Theateraufführung PDF Drucken

Gratulation!

Gratualtion zur reibungslosen Inszenierung! 

Gratulation zum intensiven Spiel der Darsteller!

Gratulation zur treffsicheren Aktualisierung des Stoffes!

Gratulation zur Auswahl eines schroffen, wesentlichen, ehrlichen Stückes!

 

Im Folgenden belasse ich auf der Website Teile des Ankündigungstextes von Johannes Kemper, um auch im Nachhinein einen Eindruck von der Theater-AG und vom Stück "Draußen vor der Tür" zu ermöglichen: 

Ein knappes  Jahr lang probten die 21 Mitglieder der Theater-AG unter der Leitung von Susanne Schumacher und Gunther Müller-Niesters einmal wöchentlich  jeden Mittwoch von 19:30 bis 21:00 Uhr und  an diversen  Wochenenden.

 Um die Kostüme der Jungschauspieler  kümmerte sich Sigrun Stüben, Mutter einer Schülerin der sechsten Klasse .

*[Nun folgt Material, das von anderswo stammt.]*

What follows belongs to an exercise in optimizing a design on an open flow for small area, a short achievable clock period and few clock cycles per item; a production flow would make more cautious choices.
At most, simulation tests tie the RTL to the original design; equivalence was not proved.
No activity file was given, so power comes from the tool's default toggle rates.

## build 62
## can_fd_tx
module can_fd_tx (
    input  wire        clk,
    input  wire        rst,
    input  wire        wr_en,
    input  wire [5:0]  wr_addr,
    input  wire [7:0]  wr_data,
    input  wire        start,
    input  wire [28:0] ident,
    input  wire        ide,
    input  wire        rtr,
    input  wire        fdf,
    input  wire        brs,
    input  wire        esi,
    input  wire [3:0]  dlc,
    output reg         busy,
    output wire        tx_valid,
    input  wire        tx_ready,
    output reg         tx_bit,
    output reg  [4:0]  tx_field,
    output reg         tx_stuff,
    output reg         tx_fast,
    output reg         tx_last
);
For scale: ~1700 cells after synthesis, ~670 flip-flops, about 68 I/O pins, roughly 0.026 mm² of cells after synthesis.
Settings: LEC_CHECK=0, ABC_CLOCK_PERIOD_IN_PS=2200, CAP_MARGIN=20, CORE_MARGIN=2, CORE_UTILIZATION=40, CTS_CLUSTER_DIAMETER=150, CTS_CLUSTER_SIZE=22, PLACE_DENSITY=0.6, SETUP_SLACK_MARGIN=2.8, SLEW_MARGIN=20; clock period 5.0 ns.
run.sh (not shown) runs the stock make flow with config.mk's settings and CLKGATE_MAP_FILE= SYNTH_SCRIPT=/design/flow/synth_recipe.tcl, a recipe that flattens the netlist after the stock synthesis.
Input changes introduced in trial 97 (baseline for comparison: build 62):
-- flow/design.v --
<<< build 62, line 54
    integer     k;
    always @(posedge clk) begin
        w_row  <= (wr_en && !busy) ? (8'd1 << wr_addr[5:3]) : 8'd0;
        w_col  <= 8'd1 << wr_addr[2:0];
        w_data <= wr_data;
>>> trial 97, line 54
    integer     k;
    always @(posedge clk) begin
        w_row  <= (wr_en && idle) ? (8'd1 << wr_addr[5:3]) : 8'd0;
        w_col  <= 8'd1 << wr_addr[2:0];
        w_data <= wr_data;
<<< build 62, line 67
    reg        h_brs;      
    reg        h_wide;     
    wire accept = start && !busy;
    wire        rtr_s = rtr & ~fdf;
    wire [10:0] base  = ide ? ident[28:18] : ident[10:0];
>>> trial 97, line 67
    reg        h_brs;      
    reg        h_wide;     
    reg  idle;
    wire accept = start && idle;
    wire        rtr_s = rtr & ~fdf;
    wire [10:0] base  = ide ? ident[28:18] : ident[10:0];
<<< build 62, line 190
    end
    wire g_fast = (st[HDR] && h_fast) || ((st[DATA] || st[FDC]) && h_brs);
    wire load = busy && tx_ready && !tx_last;
    wire gen  = load && !stuff_due;
    wire        c_in   = stuff_due ? ~tx_bit : hsr[39];
>>> trial 97, line 191
    end
    wire g_fast = (st[HDR] && h_fast) || ((st[DATA] || st[FDC]) && h_brs);
    wire load = !idle && tx_ready && !tx_last;
    wire gen  = load && !stuff_due;
    wire        c_in   = stuff_due ? ~tx_bit : hsr[39];
<<< build 62, line 198
        if (rst) begin
            busy <= 1'b0;
        end else if (accept) begin
            busy <= 1'b1;
        end else if (busy && tx_ready && tx_last) begin
            busy <= 1'b0;
        end
    end
    always @(posedge clk) begin
        if (!busy) begin
            hsr       <= hload;
            h_ide     <= ide;
>>> trial 97, line 199
        if (rst) begin
            busy <= 1'b0;
            idle <= 1'b1;
        end else if (accept) begin
            busy <= 1'b1;
            idle <= 1'b0;
        end else if (!idle && tx_ready && tx_last) begin
            busy <= 1'b0;
            idle <= 1'b1;
        end
    end
    always @(posedge clk) begin
        if (idle) begin
            hsr       <= hload;
            h_ide     <= ide;
==> comparison <==
A start point of the critical path of cnt[0] is what trial 97 shows, while a_lm[2] belongs to build 62.
Trial 97 vs. build 62: met1 usage in global routing now sits higher; all-layer global routing usage climbed 0.64 points.
Total power: trial 97 vs build 62, no meaningful difference
Compared with build 62, trial 97 shows a slack of the critical path that is 67 ps higher.
In terms of proportion of cell area spent on the clock network, build 62 and trial 97 differ only marginally.
Trial 97 vs build 62, average wire length per cell after detail routing went up by 0.63%.
Trial 97 vs. build 62: final core utilization was more or less identical; final cell count climbed 1.7%; via count of the first global-routing pass rose about 1.3%; layout-stage area growth over the synthesis result roughly the same.
Testbench counts of trial 97, summed over its fixed seeds: cycles 52,801, bits 49,405.
No functional check of the RTL was part of build 62.

* * *

Setup of try-sierra:
can_fd_tx, a different RTL version from the one above (not shown whole).
Size in the first run: ~1800 cells after synthesis, roughly 670 flip-flops.
Design can_fd_tx, start of the top module:
module can_fd_tx (
    input  wire        clk,
    input  wire        rst,
    input  wire        wr_en,
    input  wire [5:0]  wr_addr,
    input  wire [7:0]  wr_data,
    input  wire        start,
    input  wire [28:0] ident,
    input  wire        ide,
    input  wire        rtr,
    input  wire        fdf,
    input  wire        brs,
    input  wire        esi,
    input  wire [3:0]  dlc,
    output reg         busy,
    output wire        tx_valid,
    input  wire        tx_ready,
    output reg         tx_bit,
    output reg  [4:0]  tx_field,
    output reg         tx_stuff,
    output reg         tx_fast,
    output reg         tx_last
);
    localparam [4:0] F_SOF         = 5'h00;
    localparam [4:0] F_BASE_ID     = 5'h01;
    localparam [4:0] F_RTR_SRR     = 5'h02;
    localparam [4:0] F_IDE         = 5'h03;
    localparam [4:0] F_EXT_ID      = 5'h04;
    localparam [4:0] F_RTR2        = 5'h05;
    localparam [4:0] F_FDF         = 5'h06;
    localparam [4:0] F_RES         = 5'h07;
    localparam [4:0] F_BRS         = 5'h08;
    localparam [4:0] F_ESI         = 5'h09;
    localparam [4:0] F_DLC         = 5'h0A;
    localparam [4:0] F_DATA        = 5'h0B;
    localparam [4:0] F_STUFF_COUNT = 5'h0C;
    localparam [4:0] F_CRC         = 5'h0D;
    localparam [4:0] F_CRC_DELIM   = 5'h0E;
    localparam [4:0] F_ACK         = 5'h0F;
    localparam [4:0] F_ACK_DELIM   = 5'h10;
    localparam [4:0] F_EOF         = 5'h11;
    localparam HDR  = 0;    
    localparam DATA = 1;
    localparam CRC  = 2;    
    localparam FDC  = 3;    
    localparam TAIL = 4;    
    localparam [20:0] PM15 = 21'h4599 << 6;
    localparam [20:0] PM17 = 21'h1685B << 4;
    localparam [20:0] PM21 = 21'h102899;
  ...
clock: 5.0 ns
lec_check: 0
abc_clock_period_in_ps: 2200
cap_margin: 20
core_margin: 2
core_utilization: 40
cts_cluster_diameter: 150
cts_cluster_size: 22
place_density: 0.6
setup_slack_margin: 2.8
slew_margin: 20
Testbench counts of try-sierra, summed over its fixed seeds: cycles 52,801, bits 49,405.
Here is what was changed in the inputs of try-ember compared with try-sierra.
--- a/flow/design.v
+++ b/flow/design.v
@@ -73,31 +73,38 @@
     wire [7:0]  tl_e  = fdf ? {1'b1, 1'b0, brs, esi, dlc} : {2'b00, dlc, 2'b00};
     wire [39:0] hload = {base, ide | rtr_s, ide,
                          ide ? ident[17:10] : tl_b,
                          ident[9:0], rtr_s, tl_e};
     reg [5:0] lm1;
     reg       len0;        
     reg [5:0] lm1_in;
     always @* begin
-        lm1_in = {2'b00, dlc} - 6'd1;
-        if (fdf) begin
-            case (dlc)
-                4'd9:  lm1_in = 6'd11;
-                4'd10: lm1_in = 6'd15;
-                4'd11: lm1_in = 6'd19;
-                4'd12: lm1_in = 6'd23;
-                4'd13: lm1_in = 6'd31;
-                4'd14: lm1_in = 6'd47;
-                4'd15: lm1_in = 6'd63;
-                default: ;
-            endcase
-        end else if (dlc[3])
-            lm1_in = 6'd7;
-    end
+        case ({fdf, dlc})
+            5'h00, 5'h10: lm1_in = 6'd0;    
+            5'h09, 5'h0A, 5'h0B, 5'h0C,
+            5'h0D, 5'h0E, 5'h0F: lm1_in = 6'd7;
+            5'h19: lm1_in = 6'd11;
+            5'h1A: lm1_in = 6'd15;
+            5'h1B: lm1_in = 6'd19;
+            5'h1C: lm1_in = 6'd23;
+            5'h1D: lm1_in = 6'd31;
+            5'h1E: lm1_in = 6'd47;
+            5'h1F: lm1_in = 6'd63;
+            5'h01, 5'h11: lm1_in = 6'd0;
+            5'h02, 5'h12: lm1_in = 6'd1;
+            5'h03, 5'h13: lm1_in = 6'd2;
+            5'h04, 5'h14: lm1_in = 6'd3;
+            5'h05, 5'h15: lm1_in = 6'd4;
+            5'h06, 5'h16: lm1_in = 6'd5;
+            5'h07, 5'h17: lm1_in = 6'd6;
+            default: lm1_in = 6'd7;    
+        endcase
+    end
+    wire wide_in = fdf & dlc[3] & (dlc[2] | (dlc[1] & dlc[0]));    
     reg [15:0] a_lm;        
     reg [3:0]  a_hi;        
     reg [7:0] p0, p1;
     reg       lastbyte;     
     reg [7:0] rd0, rd1;
     integer i;
     always @* begin
         rd0 = 8'd0;
@@ -199,31 +206,31 @@
     always @(posedge clk) begin
         if (accept) begin
             hsr       <= hload;
             h_ide     <= ide;
             h_fdf     <= fdf;
             len0      <= fdf ? (dlc == 4'd0) : (rtr || dlc == 4'd0);
             h_last    <= 1'b0;
             h_brs     <= fdf & brs;
-            h_wide    <= fdf & (dlc > 4'd10);
+            h_wide    <= wide_in;
             lm1       <= lm1_in;
             tx_bit    <= 1'b0;
             tx_field  <= F_SOF;
             tx_stuff  <= 1'b0;
             tx_fast   <= 1'b0;
             tx_last   <= 1'b0;
             st        <= 5'b00001;
             cnt       <= 6'd0;
             a_lm      <= 16'd1;
             a_hi      <= 4'b0001;
             run       <= 3'd1;
             stuff_due <= 1'b0;
             stuff_cnt <= 3'd0;
-            crc       <= fdf ? ((dlc > 4'd10) ? PM21 : PM17) : 21'd0;
+            crc       <= fdf ? (wide_in ? PM21 : PM17) : 21'd0;
         end else if (load) begin
             if (stuff_due) begin
                 tx_bit    <= ~tx_bit;
                 tx_stuff  <= 1'b1;
                 tx_fast   <= g_fast;
                 run       <= 3'd1;
                 stuff_due <= 1'b0;
                 stuff_cnt <= stuff_cnt + 3'd1;
==> comparison <==
- Overall routed net length across try-ember and try-sierra: no real change.
- try-sierra leaves less setup margin than try-ember.
- try-ember: flow completed, timing, DRC and antenna clean
- try-ember: share of the clock period used by the worst path after layout lower than try-sierra
- The lower met2 wirelength from detailed routing came out of try-ember.
- Compared with try-sierra, in try-ember initial core utilization held steady, final net count shrank by 32.
Function not checked in try-ember: the RTL went through the layout flow alone.

re-timing with driven ports:
Ports are ideal in the flow. The routed layouts listed here were re-timed in OpenROAD.
Step 1 sets driving cells, clkbuf_16 on the clock port and buf_2 on the other inputs (assumed; they add their load-dependent delay and slew).
Step 2 adds t to the input delays and takes it off the output delays; t is the mean of the earliest and latest rising clock arrival at the registers after step 1. Input paths then give back, and output paths get back, about the clock's delay inside the block.
a / b / c = no drivers / after step 1 / after step 2; a / b = the first two.
| run | t (ns) | setup slack, ns | hold slack, ns | worst register clock-pin slew, ns | worst data-port slew with drivers (ns) |
|---|---|---|---|---|---|
| build 62 | 0.639 | 2.771 / 2.748 / 2.368 | 0.471 / 0.471 / 0.471 | 0.10 / 0.10 | 0.05 |
| trial 97 | 0.655 | 2.838 / 2.789 / 2.239 | 0.493 / 0.493 / 0.493 | 0.10 / 0.10 | 0.05 |
| try-sierra | 0.647 | 2.774 / 2.764 / 2.201 | 0.477 / 0.477 / 0.477 | 0.11 / 0.11 | 0.06 |
| try-ember | 0.652 | 2.819 / 2.782 / 2.228 | 0.468 / 0.468 / 0.468 | 0.10 / 0.10 | 0.04 |
After both steps setup and hold are still met in every run listed. For trial 97, which loses most, drivers alone change the setup slack by -0.049 ns; drivers and shift together by -0.599 ns.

Die  Theater-AG hat eine lange Tradition an der THS und besteht seit ungefähr 30 Jahren. Die gesamte Gruppe entscheidet zu Beginn jedes neuen Schuljahres demokratisch, welches neue Stück aufgeführt werden soll und entwickelt dieses dann bis zu seinem Aufführungstermin: Kulissen werden gebaut, Kostüme zusammengestellt, Texte gestrichen oder neu hinzugefügt. Ideen zu Musik und Licht werden ausprobiert und in das Stück eingebaut.  Zum Schluss gestalten die Mitglieder der Theater-AG  Plakate und Programmheft und organisieren die Pressearbeit.

Das Stück „Draußen vor der Tür“ behandelt das Schicksal des Soldaten Beckmann, welcher nach dreijähriger Kriegsgefangenschaft in seine Heimatstadt Hamburg zurückkehrt, sich dort jedoch einerseits nicht mehr zu integrieren vermag, andererseits aber auch an der Intoleranz der Gesellschaft scheitert.

Obschon „Draußen vor der Tür“ nach Ende des Zweiten Weltkrieges angesiedelt ist, besteht die Problematik des ausgestoßenen Kriegsheimkehrers nach wie vor, vor allem in Anbetracht der vielen Krisenherde weltweit, in welche die Deutsche Bundeswehr involviert ist. Demnach ist  dies  ein Stück, welches auch über ein halbes Jahrhundert nach seinem Entstehen nichts von seiner Brisanz verloren hat.